Oito tendências para 2022 – Parte 2: Insurtechs passam de 8,5% para 14% do total das fintechs em menos de um ano, e não vão parar por aí

Dario Palhares

Com inflação e juros em alta e atividade econômica em baixa, 2022 será, com certeza, uma temporada espinhosa para as empresas em geral, que, ainda por cima, terão de lidar com oscilações de mercado causadas pela da corrida eleitoral.

Apesar desses pesares, especialistas no universo doméstico das fintechs, formado por mais de 1,2 mil startups, traçam perspectivas positivas para este ano.

As apostas se concentram em oito vertentes: seguros, câmbio, real digital, novo marco legal das garantias de empréstimos, agro, Iniciadores de Pagamentos, contas digitais para empresas e a demanda dos fundos de pensão.

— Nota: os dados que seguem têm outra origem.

## CPU
module CPU(
				clk,
			  rst_n,
		   IO_stall,
         awid_m_inf,
       awaddr_m_inf,
       awsize_m_inf,
      awburst_m_inf,
        awlen_m_inf,
      awvalid_m_inf,
      awready_m_inf,
        wdata_m_inf,
        wlast_m_inf,
       wvalid_m_inf,
       wready_m_inf,
          bid_m_inf,
        bresp_m_inf,
       bvalid_m_inf,
       bready_m_inf,
         arid_m_inf,
       araddr_m_inf,
        arlen_m_inf,
       arsize_m_inf,
      arburst_m_inf,
      arvalid_m_inf,
      arready_m_inf, 
          rid_m_inf,
        rdata_m_inf,
        rresp_m_inf,
        rlast_m_inf,
       rvalid_m_inf,
       rready_m_inf 
);
clock: 3.44 ns
lec_check: 0
cap_margin: 20
core_margin: 2
core_utilization: 72
cts_cluster_diameter: 47
cts_cluster_size: 48
place_density_lb_addon: 0.26
slew_margin: 35
run.sh (not shown) runs the stock make flow with config.mk's settings and CLKGATE_MAP_FILE=.
The first run produced a layout that fails on negative setup slack.
===== design/flow/design.v =====
module fft_4pt #(
    parameter DATA_WIDTH = 16
) (
    input clk,
    input rst_n,
    input data_valid_in,
    input  signed [DATA_WIDTH-1:0] x0_r,
    input  signed [DATA_WIDTH-1:0] x0_i,
    input  signed [DATA_WIDTH-1:0] x1_r,
    input  signed [DATA_WIDTH-1:0] x1_i,
    input  signed [DATA_WIDTH-1:0] x2_r,
    input  signed [DATA_WIDTH-1:0] x2_i,
    input  signed [DATA_WIDTH-1:0] x3_r,
    input  signed [DATA_WIDTH-1:0] x3_i,
    output data_valid_out,
    output signed [DATA_WIDTH+1:0] X0_r,
    output signed [DATA_WIDTH+1:0] X0_i,
    output signed [DATA_WIDTH+1:0] X1_r,
    output signed [DATA_WIDTH+1:0] X1_i,
    output signed [DATA_WIDTH+1:0] X2_r,
    output signed [DATA_WIDTH+1:0] X2_i,
    output signed [DATA_WIDTH+1:0] X3_r,
    output signed [DATA_WIDTH+1:0] X3_i
);
    localparam S1_WIDTH = DATA_WIDTH + 1;
    localparam S2_WIDTH = DATA_WIDTH + 2;
    reg signed [DATA_WIDTH-1:0] x0_r_reg, x0_i_reg;
    reg signed [DATA_WIDTH-1:0] x2_r_reg, x2_i_reg;
    reg signed [DATA_WIDTH-1:0] x1_r_reg, x1_i_reg;
    reg signed [DATA_WIDTH-1:0] x3_r_reg, x3_i_reg;
    reg valid_s0;
    always @(posedge clk or negedge rst_n) begin
        if (!rst_n) begin
            x0_r_reg <= 0; x0_i_reg <= 0;
            x2_r_reg <= 0; x2_i_reg <= 0;
            x1_r_reg <= 0; x1_i_reg <= 0;
            x3_r_reg <= 0; x3_i_reg <= 0;
            valid_s0 <= 1'b0;
        end else begin
            x0_r_reg <= x0_r; x0_i_reg <= x0_i;
            x2_r_reg <= x2_r; x2_i_reg <= x2_i;
            x1_r_reg <= x1_r; x1_i_reg <= x1_i;
            x3_r_reg <= x3_r; x3_i_reg <= x3_i;
            valid_s0 <= data_valid_in;
        end
    end
    wire signed [S1_WIDTH-1:0] A_r, A_i, B_r, B_i;
    wire signed [S1_WIDTH-1:0] C_r, C_i, D_r, D_i;
    assign A_r = x0_r_reg + x2_r_reg;
    assign A_i = x0_i_reg + x2_i_reg;
    assign B_r = x0_r_reg - x2_r_reg;
    assign B_i = x0_i_reg - x2_i_reg;
    assign C_r = x1_r_reg + x3_r_reg;
    assign C_i = x1_i_reg + x3_i_reg;
    assign D_r = x1_r_reg - x3_r_reg;
    assign D_i = x1_i_reg - x3_i_reg;
    reg signed [S1_WIDTH-1:0] A_r_reg, A_i_reg, B_r_reg, B_i_reg;
    reg signed [S1_WIDTH-1:0] C_r_reg, C_i_reg, D_r_reg, D_i_reg;
    reg valid_s1;
    always @(posedge clk or negedge rst_n) begin
        if (!rst_n) begin
            A_r_reg <= 0; A_i_reg <= 0;
            B_r_reg <= 0; B_i_reg <= 0;
            C_r_reg <= 0; C_i_reg <= 0;
            D_r_reg <= 0; D_i_reg <= 0;
            valid_s1 <= 1'b0;
        end else begin
            A_r_reg <= A_r; A_i_reg <= A_i;
            B_r_reg <= B_r; B_i_reg <= B_i;
            C_r_reg <= C_r; C_i_reg <= C_i;
            D_r_reg <= D_r; D_i_reg <= D_i;
            valid_s1 <= valid_s0;
        end
    end
    wire signed [S2_WIDTH-1:0] X0_r_w, X0_i_w;
    wire signed [S2_WIDTH-1:0] X1_r_w, X1_i_w;
    wire signed [S2_WIDTH-1:0] X2_r_w, X2_i_w;
    wire signed [S2_WIDTH-1:0] X3_r_w, X3_i_w;
    assign X0_r_w = A_r_reg + C_r_reg;
    assign X0_i_w = A_i_reg + C_i_reg;
    assign X1_r_w = B_r_reg + D_i_reg;
    assign X1_i_w = B_i_reg - D_r_reg;
    assign X2_r_w = A_r_reg - C_r_reg;
    assign X2_i_w = A_i_reg - C_i_reg;
    assign X3_r_w = B_r_reg - D_i_reg;
    assign X3_i_w = B_i_reg + D_r_reg;
    reg signed [S2_WIDTH-1:0] X0_r_reg, X0_i_reg;
    reg signed [S2_WIDTH-1:0] X1_r_reg, X1_i_reg;
    reg signed [S2_WIDTH-1:0] X2_r_reg, X2_i_reg;
    reg signed [S2_WIDTH-1:0] X3_r_reg, X3_i_reg;
    reg valid_s2;
    always @(posedge clk or negedge rst_n) begin
        if (!rst_n) begin
            X0_r_reg <= 0; X0_i_reg <= 0;
            X1_r_reg <= 0; X1_i_reg <= 0;
            X2_r_reg <= 0; X2_i_reg <= 0;
            X3_r_reg <= 0; X3_i_reg <= 0;
            valid_s2 <= 1'b0;
        end else begin
            X0_r_reg <= X0_r_w; X0_i_reg <= X0_i_w;
            X1_r_reg <= X1_r_w; X1_i_reg <= X1_i_w;
            X2_r_reg <= X2_r_w; X2_i_reg <= X2_i_w;
            X3_r_reg <= X3_r_w; X3_i_reg <= X3_i_w;
            valid_s2 <= valid_s1;
        end
    end
    assign X0_r = X0_r_reg;
    assign X0_i = X0_i_reg;
    assign X1_r = X1_r_reg;
    assign X1_i = X1_i_reg;
    assign X2_r = X2_r_reg;
    assign X2_i = X2_i_reg;
    assign X3_r = X3_r_reg;
    assign X3_i = X3_i_reg;
    assign data_valid_out = valid_s2;
endmodule

===== design/flow/run.sh =====
#!/bin/bash
# the make line also repeats each setting of config.mk as NAME=value (left out here)
make -C /OpenROAD-flow-scripts/flow DESIGN_CONFIG=/design/flow/config.mk WORK_HOME=/design/flow/orfs CLKGATE_MAP_FILE= finish

===== design/flow/config.mk =====
export PLATFORM = sky130hd
export DESIGN_NAME = fft_4pt
export DESIGN_NICKNAME = fft_4pt
export VERILOG_FILES = /design/flow/design.v
export SDC_FILE = /design/flow/constraint.sdc
export NUM_CORES = 4
export LEC_CHECK = 0
export ABC_AREA = 1
export CAP_MARGIN = 40
export CELL_PAD_IN_SITES_DETAIL_PLACEMENT = 0
export CORE_MARGIN = 9
export CORE_UTILIZATION = 72
export GPL_TIMING_DRIVEN = 0
export HOLD_SLACK_MARGIN = 0.23
export MAX_ROUTING_LAYER = met4
export MIN_ROUTING_LAYER = met1
export PLACE_DENSITY_LB_ADDON = 0.27
export SLEW_MARGIN = 20

===== design/flow/constraint.sdc =====
create_clock -name core_clock -period 4.87 [get_ports {clk}]
set_input_delay 0.9740 -clock core_clock [delete_from_list [all_inputs] [get_ports {clk}]]
set_output_delay 0.9740 -clock core_clock [all_outputs]
set_load 0.01 [all_outputs]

Uma das oito tendências que devem manter as fintechs em alta em 2022 é o promissor negócio das insurtechs, que já representam quase 14% do mercado de fintechs. E, pelo que tudo indica, não vão parar por aí.

Segundo levantamento feito pela consultoria Distrito a pedido do jornal Valor Econômico, elas já somam 169 e respondem por 13,5% do ecossistema de fintechs brasileiras, sendo superadas apenas por startups ligadas a meios de pagamento, crédito e backoffice. Há menos de um ano, o Distrito Fintech Mining Report apontava pouco mais de 98 delas, que representavam 8,5% do total de fintechs na época.

Bolada

Segundo estudo da KPMG e a Associação Brasileira de Private Equity e Venture Capital (ABVCAP), fintechs e insurtechs receberam 28% dos R$ 13 bilhões investidos por fundos de venture capital em startups brasileiras no quarto trimestre de 2021. 

Na semana passada, mais uma delas, a 180° Seguros, recebeu uma bolada de R$ 177 milhões em rodada série A liderada pelo 8VC, já investidor da empresa, com a participação de Dragoneer, Monashees, Atlantico, Quartz, e Norte. O capital será direcionado para novas contratações, tecnologia e novas parcerias, segundo comunicado da empresa.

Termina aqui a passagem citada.